Our location [2] means that we don't get the typical beach waste washing up
with the tides, and much of what we gather is fishing industry consumables.
Nylon nets can usually be identified to a given vessel or fleet, but when they
reach EOL they are sometimes shredded at sea -- which turns one net into many
thousands of pieces 5cm / 2" long -- or dumped on known wreck sites.

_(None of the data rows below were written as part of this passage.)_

**src/rtl/xlat_pkg.sv**
```systemverilog
package xlat_pkg;

  // access kinds
  localparam logic [1:0] ACC_FETCH = 2'd0;
  localparam logic [1:0] ACC_LOAD  = 2'd1;
  localparam logic [1:0] ACC_STORE = 2'd2;

  // access classes
  localparam logic [2:0] CLS_INT   = 3'd0;
  localparam logic [2:0] CLS_FLOAT = 3'd1;
  localparam logic [2:0] CLS_RESV  = 3'd2;
  localparam logic [2:0] CLS_CACHE = 3'd3;
  localparam logic [2:0] CLS_EXT   = 3'd4;

  // exception kinds
  localparam logic [1:0] EXC_NONE  = 2'd0;
  localparam logic [1:0] EXC_INST  = 2'd1;
  localparam logic [1:0] EXC_DATA  = 2'd2;
  localparam logic [1:0] EXC_ALIGN = 2'd3;

  // rights bit positions
  localparam int PR_R = 0;
  localparam int PR_W = 1;
  localparam int PR_X = 2;

  // segment flag positions
  localparam int SEG_NX = 0;
  localparam int SEG_KU = 1;
  localparam int SEG_KS = 2;
  localparam int SEG_DS = 3;

  localparam int SW = 32;
  localparam logic [SW-1:0] ST_NOEXEC  = 32'h1000_0000;
  localparam logic [SW-1:0] ST_MISS    = 32'h4000_0000;
  localparam logic [SW-1:0] ST_MISS_W  = 32'h4200_0000;
  localparam logic [SW-1:0] ST_PERM    = 32'h0800_0000;
  localparam logic [SW-1:0] ST_PERM_W  = 32'h0A00_0000;
  localparam logic [SW-1:0] ST_RESV    = 32'h0400_0000;
  localparam logic [SW-1:0] ST_RESV_W  = 32'h0600_0000;
  localparam logic [SW-1:0] ST_EXT     = 32'h0410_0000;
  localparam logic [SW-1:0] ST_EXT_W   = 32'h0610_0000;

  typedef enum logic [2:0] {
    CS_NONE, CS_NOEXEC, CS_MISS, CS_PERM, CS_ALIGN, CS_RESV, CS_EXT
  } cause_e;

  typedef enum logic [1:0] {S_IDLE, S_BAT, S_WALK} seq_state_e;

  function automatic logic access_ok(input logic [2:0] prot, input logic [1:0] kind);
    case (kind)
      ACC_FETCH: access_ok = prot[PR_X];
      ACC_STORE: access_ok = prot[PR_W];
      default:   access_ok = prot[PR_R];
    endcase
  endfunction

endpackage

```
**src/rtl/xlat_rights.sv**
```systemverilog
module xlat_rights
  import xlat_pkg::*;
(
  input  logic       key,
  input  logic [1:0] pp,
  input  logic       nx,
  output logic [2:0] prot
);
  logic rd, wr;

  always_comb begin
    if (!key) begin
      rd = 1'b1;
      wr = (pp != 2'd3);
    end else begin
      rd = (pp != 2'd0);
      wr = (pp == 2'd2);
    end
    prot        = '0;
    prot[PR_R]  = rd;
    prot[PR_W]  = wr;
    prot[PR_X]  = rd & ~nx;
  end
endmodule

```
**src/rtl/xlat_dstore.sv**
```systemverilog
module xlat_dstore
  import xlat_pkg::*;
(
  input  logic [1:0] kind,
  input  logic [2:0] cls,
  input  logic       key,
  output logic       ok,
  output cause_e     cause,
  output logic [2:0] prot
);
  logic [2:0] key_prot;

  always_comb begin
    key_prot       = '0;
    key_prot[PR_R] = 1'b1;
    key_prot[PR_W] = key;
    ok    = 1'b0;
    cause = CS_NONE;
    prot  = '0;
    if (kind == ACC_FETCH) begin
      cause = CS_NOEXEC;
    end else begin
      case (cls)
        CLS_FLOAT: cause = CS_ALIGN;
        CLS_RESV:  cause = CS_RESV;
        CLS_EXT:   cause = CS_EXT;
        CLS_CACHE: begin
          ok   = 1'b1;
          prot = key_prot;
        end
        default: begin
          if (access_ok(key_prot, kind)) begin
            ok   = 1'b1;
            prot = key_prot;
          end else begin
            cause = CS_PERM;
          end
        end
      endcase
    end
  end
endmodule

```
**src/rtl/xlat_fault_enc.sv**
```systemverilog
module xlat_fault_enc
  import xlat_pkg::*;
#(
  parameter int AW = 32
) (
  input  cause_e          cause,
  input  logic [1:0]      kind,
  input  logic [AW-1:0]   ea,
  output logic [1:0]      exc,
  output logic [SW-1:0]   icode,
  output logic [SW-1:0]   dsr,
  output logic [AW-1:0]   dar
);
  logic st;
  logic fetch;

  assign st    = (kind == ACC_STORE);
  assign fetch = (kind == ACC_FETCH);

  always_comb begin
    exc   = EXC_NONE;
    icode = '0;
    dsr   = '0;
    dar   = '0;
    case (cause)
      CS_NOEXEC: begin
        exc   = EXC_INST;
        icode = ST_NOEXEC;
      end
      CS_MISS, CS_PERM: begin
        if (fetch) begin
          exc   = EXC_INST;
          icode = (cause == CS_MISS) ? ST_MISS : ST_PERM;
        end else begin
          exc = EXC_DATA;
          dar = ea;
          if (cause == CS_MISS) dsr = st ? ST_MISS_W : ST_MISS;
          else                  dsr = st ? ST_PERM_W : ST_PERM;
        end
      end
      CS_ALIGN: begin
        exc = EXC_ALIGN;
        dar = ea;
      end
      CS_RESV: begin
        exc = EXC_DATA;
        dar = ea;
        dsr = st ? ST_RESV_W : ST_RESV;
      end
      CS_EXT: begin
        exc = EXC_DATA;
        dar = ea;
        dsr = st ? ST_EXT_W : ST_EXT;
      end
      default: ;
    endcase
  end
endmodule

```
**src/rtl/xlat_sequencer.sv**
```systemverilog
module xlat_sequencer
  import xlat_pkg::*;
#(
  parameter int AW        = 32,
  parameter int PAGE_BITS = 12,
  parameter int SEG_W     = 4,
  localparam int PFN_W    = AW - PAGE_BITS
) (
  input  logic             clk,
  input  logic             rst_n,
  input  logic             req_valid,
  input  logic [AW-1:0]    req_ea,
  input  logic [1:0]       req_kind,
  input  logic [2:0]       req_class,
  input  logic             req_user,
  input  logic             req_xlat_en,
  output logic [AW-1:0]    xl_ea,
  output logic [SEG_W-1:0] seg_idx,
  input  logic [3:0]       seg_attr,
  output logic             bat_req,
  input  logic             bat_done,
  input  logic             bat_hit,
  input  logic [2:0]       bat_prot,
  input  logic [PFN_W-1:0] bat_pfn,
  output logic             walk_req,
  input  logic             walk_done,
  input  logic             walk_hit,
  input  logic [1:0]       walk_pp,
  input  logic [PFN_W-1:0] walk_pfn,
  output logic             rsp_valid,
  output logic             rsp_fault,
  output logic [AW-1:0]    rsp_ra,
  output logic [2:0]       rsp_prot,
  output logic [1:0]       rsp_exc,
  output logic [SW-1:0]    rsp_icode,
  output logic [SW-1:0]    rsp_dsr,
  output logic [AW-1:0]    rsp_dar
);

  // reset: asynchronous assertion, synchronous release
  logic [1:0] rst_sync;
  logic       rst_ok_n;
  always_ff @(posedge clk or negedge rst_n) begin
    if (!rst_n) rst_sync <= '0;
    else        rst_sync <= {rst_sync[0], 1'b1};
  end
  assign rst_ok_n = rst_sync[1];

  seq_state_e       st_q, st_n;
  logic [AW-1:0]    lat_ea;
  logic [1:0]       lat_kind;
  logic [2:0]       lat_cls;
  logic             lat_user;
  logic             lat_en;

  logic [AW-1:0]    cur_ea;
  logic [1:0]       cur_kind;
  logic             key;

  logic             fin;
  logic [AW-1:0]    fin_ra;
  logic [2:0]       fin_prot;
  cause_e           fin_cause;

  logic             ds_ok;
  cause_e           ds_cause;
  logic [2:0]       ds_prot;
  logic [2:0]       wk_prot;

  logic [1:0]       enc_exc;
  logic [SW-1:0]    enc_icode, enc_dsr;
  logic [AW-1:0]    enc_dar;

  assign lat_en   = (st_q == S_IDLE) && req_valid;
  assign cur_ea   = (st_q == S_IDLE) ? req_ea   : lat_ea;
  assign cur_kind = (st_q == S_IDLE) ? req_kind : lat_kind;
  assign key      = lat_user ? seg_attr[SEG_KU] : seg_attr[SEG_KS];

  assign xl_ea    = lat_ea;
  assign seg_idx  = lat_ea[AW-1 -: SEG_W];
  assign bat_req  = (st_q == S_BAT);
  assign walk_req = (st_q == S_WALK);

  xlat_dstore u_ds (
    .kind  (lat_kind),
    .cls   (lat_cls),
    .key   (key),
    .ok    (ds_ok),
    .cause (ds_cause),
    .prot  (ds_prot)
  );

  xlat_rights u_rt (
    .key  (key),
    .pp   (walk_pp),
    .nx   (seg_attr[SEG_NX]),
    .prot (wk_prot)
  );

  xlat_fault_enc #(.AW(AW)) u_enc (
    .cause (fin_cause),
    .kind  (cur_kind),
    .ea    (cur_ea),
    .exc   (enc_exc),
    .icode (enc_icode),
    .dsr   (enc_dsr),
    .dar   (enc_dar)
  );

  // next-state and step decisions
  always_comb begin
    st_n      = st_q;
    fin       = 1'b0;
    fin_ra    = '0;
    fin_prot  = '0;
    fin_cause = CS_NONE;
    case (st_q)
      S_IDLE: begin
        if (req_valid) begin
          if (!req_xlat_en) begin
            fin      = 1'b1;
            fin_ra   = req_ea;
            fin_prot = 3'b111;
          end else begin
            st_n = S_BAT;
          end
        end
      end
      S_BAT: begin
        if (bat_done) begin
          if (bat_hit) begin
            fin = 1'b1;
            if (access_ok(bat_prot, lat_kind)) begin
              fin_ra   = {bat_pfn, lat_ea[PAGE_BITS-1:0]};
              fin_prot = bat_prot;
            end else begin
              fin_cause = CS_PERM;
            end
          end else if (seg_attr[SEG_DS]) begin
            fin = 1'b1;
            if (ds_ok) begin
              fin_ra   = lat_ea;
              fin_prot = ds_prot;
            end else begin
              fin_cause = ds_cause;
            end
          end else if (lat_kind == ACC_FETCH && seg_attr[SEG_NX]) begin
            fin       = 1'b1;
            fin_cause = CS_NOEXEC;
          end else begin
            st_n = S_WALK;
          end
        end
      end
      S_WALK: begin
        if (walk_done) begin
          fin = 1'b1;
          if (!walk_hit) begin
            fin_cause = CS_MISS;
          end else if (access_ok(wk_prot, lat_kind)) begin
            fin_ra   = {walk_pfn, lat_ea[PAGE_BITS-1:0]};
            fin_prot = wk_prot;
          end else begin
            fin_cause = CS_PERM;
          end
        end
      end
      default: st_n = S_IDLE;
    endcase
    if (fin) st_n = S_IDLE;
  end

  // state and request latch
  always_ff @(posedge clk or negedge rst_ok_n) begin
    if (!rst_ok_n) begin
      st_q     <= S_IDLE;
      lat_ea   <= '0;
      lat_kind <= '0;
      lat_cls  <= '0;
      lat_user <= 1'b0;
    end else begin
      st_q <= st_n;
      if (lat_en) begin
        lat_ea   <= req_ea;
        lat_kind <= req_kind;
        lat_cls  <= req_class;
        lat_user <= req_user;
      end
    end
  end

  // response registers
  always_ff @(posedge clk or negedge rst_ok_n) begin
    if (!rst_ok_n) begin
      rsp_valid <= 1'b0;
      rsp_fault <= 1'b0;
      rsp_ra    <= '0;
      rsp_prot  <= '0;
      rsp_exc   <= EXC_NONE;
      rsp_icode <= '0;
      rsp_dsr   <= '0;
      rsp_dar   <= '0;
    end else begin
      rsp_valid <= fin;
      if (fin) begin
        rsp_fault <= (fin_cause != CS_NONE);
        rsp_ra    <= fin_ra;
        rsp_prot  <= fin_prot;
        rsp_exc   <= enc_exc;
        rsp_icode <= enc_icode;
        rsp_dsr   <= enc_dsr;
        rsp_dar   <= enc_dar;
      end
    end
  end

endmodule

```
**config.mk**
```make
export PLATFORM = sky130hd
export DESIGN_NAME = xlat_sequencer
export DESIGN_NICKNAME = d
export VERILOG_FILES = /design/src/rtl/xlat_pkg.sv /design/src/rtl/xlat_rights.sv /design/src/rtl/xlat_dstore.sv /design/src/rtl/xlat_fault_enc.sv /design/src/rtl/xlat_sequencer.sv
export SDC_FILE = /design/constraint.sdc
export NUM_CORES = 1
export LEC_CHECK = 0
export ABC_CLOCK_PERIOD_IN_PS = 5000
export BUFFER_PORTS_ARGS = -buffer_cell sky130_fd_sc_hd__buf_4
export CAP_MARGIN = 5
export CORE_MARGIN = 2
export CORE_UTILIZATION = 49
export DETAILED_ROUTE_END_ITERATION = 7
export GPL_TIMING_DRIVEN = 0
export PLACE_DENSITY = 0.85
export SLEW_MARGIN = 20
export SYNTH_ARGS = -nofsm -noshare
export SYNTH_HDL_FRONTEND = slang
export SYNTH_SLANG_ARGS = --single-unit
```
**constraint.sdc**
```tcl
create_clock -name clk -period 5 [get_ports clk]
set_clock_uncertainty 0.1 [all_clocks]
set_input_delay 0.25 -clock clk [delete_from_list [all_inputs] [get_ports clk]]
set_output_delay 0.25 -clock clk [all_outputs]
set_load 0.01 [all_outputs]
```
Word-level counts from Yosys, hierarchy flattened. Cells that the tools add are included.

Register bits: 177. Input bits: 95. Output and inout bits: 173. Logic and storage cells: 139.

Equality and inequality tests: 23. Mux-type cells: 87. Bitwise logic cells: 2. Reduce and logical (&&, ||, !) cells: 13.

Operators by type and width (count): two-way mux 32 bit (15); one-hot mux 32 bit (3 select lines) (2); one-hot mux 32 bit (2 select lines) (2); two-way mux 26 bit (4); two-way mux 3 bit (16); two-way mux 31 bit (1); two-way mux 2 bit (15); two-way mux 1 bit (22); equality test 3 x 2 -> 1 bit, second input constant (4); equality test 3 bit, second input constant (4); one-hot mux 3 bit (2 select lines) (2); one-hot mux 3 bit (4 select lines) (1); != test 3 bit, second input constant (3); one-hot mux 3 bit (3 select lines) (1); equality test 2 bit, second input constant (4); one-hot mux 2 bit (4 select lines) (1); AND reduction 7 bit (1); equality test 3 x 1 -> 1 bit, second input constant (2); logical NOT 2 bit (3); != test 3 x 2 -> 1 bit, second input constant (2); one-hot mux 1 bit (2 select lines) (3); one-hot mux 2 bit (3 select lines) (1); OR reduction 3 bit (2); OR reduction 2 bit (2); 11 further kinds (12).

Depth between registers and ports, before layout.
Depth after elaboration: 16. Mapped depth: 11.

Hierarchy. Synthesis repeated with hierarchy kept, for this count alone.

Cell total of the unflattened synthesis: 925. Area, all modules: 9011.1 um^2.

Modules (own cells, without submodules): xlat_sequencer (times used 1, cells each 777, area each 7927.6 um^2, seq. area each 4429.2 um^2); xlat_fault_enc (times used 1, cells each 114, area each 833.3 um^2, seq. area each 0.0 um^2); xlat_dstore (times used 1, cells each 29, area each 202.7 um^2, seq. area each 0.0 um^2); xlat_rights (times used 1, cells each 5, area each 47.5 um^2, seq. area each 0.0 um^2).

Least setup slack after synthesis. Ideal clock, no wire load.

Path type: register to register. Start: register st_q[1]. End: register rsp_dar[10]. Setup time: 0.119 ns. Data arrival time: 2.308 ns. Data required time: 4.781 ns. Slack: 2.473 ns. Cell stages (with the launch flop): 12. Buffers on the path: 2. Clock period less this slack: 2.527 ns. Cells stage by stage: dfrtp_1 inv_1 ha_1 and2_1 nand2_1 or4_1 clkbuf_1 and2_1 nand3_1 and2_4 buf_12 o21ai_2.

Longest elaborated chain between the ends: 5. Elaborated cells on any way between the ends: 17.

RTL lines: start, declared (RTL line xlat_sequencer.sv:49) `seq_state_e st_q, st_n;`; start signal, assigned (RTL line xlat_sequencer.sv:182) `st_q <= st_n;`; equality test 2 x 1 -> 1 bit (*); net bat_req (RTL line xlat_sequencer.sv:20) `output logic bat_req,`; one-hot mux 3 bit (2 select lines) (RTL line xlat_sequencer.sv:117) `case (st_q)`; equality test 3 bit or equality test 3 x 2 -> 1 bit (tied branches) (RTL line xlat_fault_enc.sv:25) `case (cause)`; OR reduction 3 bit (no line) or OR reduction 2 bit (tied branches); one-hot mux 32 bit (2 select lines) (RTL line xlat_fault_enc.sv:25); end signal, assigned (RTL line xlat_sequencer.sv:212) `rsp_dar <= enc_dar;`; end, declared (RTL line xlat_sequencer.sv:37) `output logic [AW-1:0] rsp_dar`.

The timed path passes the listed nets; every way through them passes the cells marked *. A chain may end at the register's enable or synchronous reset.

Worst setup path after layout.
Start: register lat_kind[1]. End: register rsp_ra[12].

Longest elaborated chain between the ends: 12. Elaborated cells on any way between the ends: 31.

RTL lines: start, declared (RTL line xlat_sequencer.sv:51) `logic [1:0] lat_kind;`; start signal, assigned (RTL line xlat_sequencer.sv:185) `lat_kind <= req_kind;`; equality test 2 bit (RTL line xlat_pkg.sv:50) `case (kind)`; two-way mux 1 bit; two-way mux 1 bit (RTL line xlat_dstore.sv:23) `case (cls)`; two-way mux 1 bit (RTL line xlat_dstore.sv:20) `if (kind == ACC_FETCH) begin`; two-way mux 1 bit (RTL line xlat_dstore.sv:32) `if (access_ok(key_prot, kind)) begin`; one-hot mux 1 bit (2 select lines) (RTL line xlat_dstore.sv:23); two-way mux 1 bit (RTL line xlat_dstore.sv:20); two-way mux 32 bit (RTL line xlat_sequencer.sv:141) `if (ds_ok) begin`; two-way mux 32 bit (RTL line xlat_sequencer.sv:139) `end else if (seg_attr[SEG_DS]) begin`; two-way mux 32 bit (RTL line xlat_sequencer.sv:131) `if (bat_hit) begin`; two-way mux 32 bit (RTL line xlat_sequencer.sv:130) `if (bat_done) begin`; one-hot mux 32 bit (3 select lines) (RTL line xlat_sequencer.sv:117); end signal, assigned (RTL line xlat_sequencer.sv:207) `rsp_ra <= fin_ra;`; end, declared (RTL line xlat_sequencer.sv:32) `output logic [AW-1:0] rsp_ra,`.

Parallel ways exist; a longest one is shown, timed or not. The select of a mux whose other input is x is not followed.

==> results by group <==
Die
  • Die Y-Extent: 119.7 µm
  • Die width: around 120 µm
  • Ports: 268
  • Initial Utilization: 49.93%
  • Rows: 42
  • Placeable Area: 13140 µm²
  • Full die area: 14330 µm²

Global routing
  • First-pass GRT wire length: 31530 µm
  • GRT Resource Usage Total: 28.66%
  • GRT overflow: 0
  • Largest net degree at the start of global routing: 51
  • Initial antenna violation count: 0
  • Vias in the first global route: slightly below 6000

Yosys
  • Number of flops mapped to enable cells by yosys: 0
  • Synthesized cell area: 6560 µm²
  • Area contributors post-synth: dfrtp_1, mux2i_1, buf_4
  • Cell count after synthesis: 623
  • Post-synthesis sequential area ratio: 46.16%
  • Leading area contributor after synthesis: dfrtp_1
  • Yosys Warn Count: 0
  • Top cells by count, synth: dfrtp_1, buf_4, mux2i_1
  • Syn_area_per_cell: between 10 and 15 µm²
  • Count of cell types in the netlist: 53
  • Ys async rst share: 100.0%
  • Count leader, synth: dfrtp_1
  • Post-synth top flop: dfrtp_1
  • Yosys top cell area share: 46.16%
  • Seq cells post-synth: between 100 and 150

Timing
  • Period utilisation layout: a little under three fifths
  • Max Clock Freq: 0.3484 GHz
  • Tightest Pin Transition: 908.4 ps
  • RSZ-0062 raised after global routing: no
  • Fin Hold WS: 30.61 ps
  • Max-slew violation count: 0
  • Final hold vios: 0
  • Max transition margin: 39.44%
  • Final setup fails: 0
  • PnR worst setup slack: 2129 ps
  • Min cycle time layout: roughly 2900 ps
  • Setup_tns: 0 ps

Power and ir drop
  • Pwr Density: 543.5 nW/µm²
  • Static Leak: around 4.8 nW
  • Switching Fraction: 37.31%
  • Pint: 3.270 mW
  • Power Total: 5.216 mW
  • VDD IR max: 348.7 µV
  • Logic pwr share: 46.2%
  • Clock network power share: 23.3%
  • Sequential power share: 30.5%
  • Sw Pwr: 1.946 mW

Cells and area
  • N_diodes: 0
  • Multi-input gate area: 3037 µm²
  • Layout area overhead: 46.29%
  • Fraction of layout cells with a size suffix above 1: 40.48%
  • Nets: 1048
  • Fill cells: 966
  • Register area: roughly 3000 µm²

Critical path
  • Crit Path Class: register to register
  • Crit start category: register
  • Maximum fanout along the worst path: 10
  • Arrival @ worst endpoint: roughly 3000 ps
  • Crit. End Element: register
  • Worst path required time: ~5200 ps

Clock network
  • Clock-pin slew of the registers on the worst-case setup and hold paths: 50 ps
  • CTS tree: built
  • TritonCTS Buffers: 17
  • Clock Latency Late Sink: about 420 ps
  • Clock sinks: 121
  • Setup Buffers After CTS: 0
  • Gates resized, CTS repair: 0
  • CTS root buf: clkbuf_16
  • CTS H-tree lvls: 4
  • Hold-fix buffers, CTS: 39
  • Clock tree buffer depth: 2

Drt
  • Drt via density: around 5.3
  • Post-route ant nets: 0
  • Routed wire per std cell: roughly 18 µm
  • DRC violations left: 0
  • Detailed Route Iter0 Violations: 345
  • Post-Route WL: 20090 µm
  • DRT Pass-1 Iters: 5
  • Via count of the routed design: 5977

Run
  • Max-cap violations: 0

Run status
  • Status: completed

Place
  • IO Port Bufs: around 210
  • Pre-CTS setup slack: 2188 ps
  • HPWL Detailed: 14190 µm
  • Gp weighted congestion: 0.8685

Worst hold path
  • Worst Hold Class: input pin to register
-- cell type report --
class / instances / share of cell area [%]
buffer: 103 / 7.001
clock buffer: 24 / 5.124
clock inverter: 7 / 0.9648
inverter: 8 / 0.3129
multi-input combinational: 446 / 31.64
sequential: 121 / 31.59
tap: 176 / 2.295
timing repair buffer: 252 / 21.07
-- kinds of logic (layout without fill, tap and decap cells) --
| group | after synthesis | after routing | share of synthesized area [%] |
|---|---|---|---|
| xor gates and xnor gates | 2 | 2 | 0.2671 |
| other | 2 | 57 | 0.1145 |
| AOI/OAI and AO/OA | 149 | 149 | 17.11 |
| DFF | 121 | 121 | 46.16 |
| buffers and inverters | 111 | 394 | 10.70 |
| muxes | 94 | 94 | 15.11 |
| and+or+nand+nor | 140 | 140 | 9.784 |
| adders and majority gates | 4 | 4 | 0.7630 |
-- final timing paths --
path	start	endpoint	slack, ps	cells after the start
setup / recovery	lat_kind[1]	rsp_ra[12]	2130	8
hold / removal	bat_pfn[11]	rsp_ra[23]	30	3
setup reg to reg	lat_kind[1]	rsp_ra[12]	2130	8
hold reg to reg	rst_sync[1]	rsp_ra[17]	180	0
max in group asynchronous	rst_sync[1]	lat_cls[1]	3720	2
min in group asynchronous	rst_n	rst_sync[0]	40	2
-- cells in the final DEF, fill, tap and decap left out, drive strengths merged, types with 2 or more instances in the layout --
cell type,n
buf,282
dfrtp,121
clkbuf,58
conb,57
mux2i,54
nand2,53
nor2,45
o21ai,44
mux2,40
dlygate4sd3,39
o22ai,24
a221oi,21
a21oi,19
and2,15
o22a,13
inv,8
nand2b,7
nor2b,4
a211oi,4
nor3,4
ha,4
a31oi,3
o21a,3
o31ai,3
o211ai,3
clkinvlp,3
a31o,3
or2,2
a21o,2
nor3b,2
nand3b,2
xor2,2
nand3,2
bufinv,2
clkinv,2
-- power by group through the flow --
stage	Sequential [mW]	Clock [mW]	Combinational, mW
finish	1.59	1.21	2.41
global route	1.64	1.27	2.60
CTS	1.59	1.22	2.40
detailed placement	1.60	0	2.37
global placement	1.60	0	2.31
floorplan	1.70	0	1.29
-- stage by stage --
stage                     cell area, µm²  cells  util, %
after floorplan                     6766    678        -
after global placement              8571   1065    65.24
after detailed placement            8622   1067    65.63
after CTS                           9597   1137    73.05
after global routing                9597   1137    73.05
final                               9597   1137    73.05
-- critical path, stage by stage, from the launching register on --
cell      delay (ps)
dfrtp_1          350
buf_2            180
or3b_1           420
a21o_1           180
a31o_2           290
clkbuf_1         270
clkbuf_1         420
a221oi_1         390
o22ai_1          120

These sites are not fished by commercial fishing organisations and the nets
become ghost nets, catching the marine life that typically teems on
wrecks…which then dies, degrades, and attracts other feeders, and the process
repeats.

Anecdotally, I've had conversations with people in the industry over the past
few years and it's common for nets to be left in situ once quota is met, since
it's cheaper to replace a net than go over quota in port.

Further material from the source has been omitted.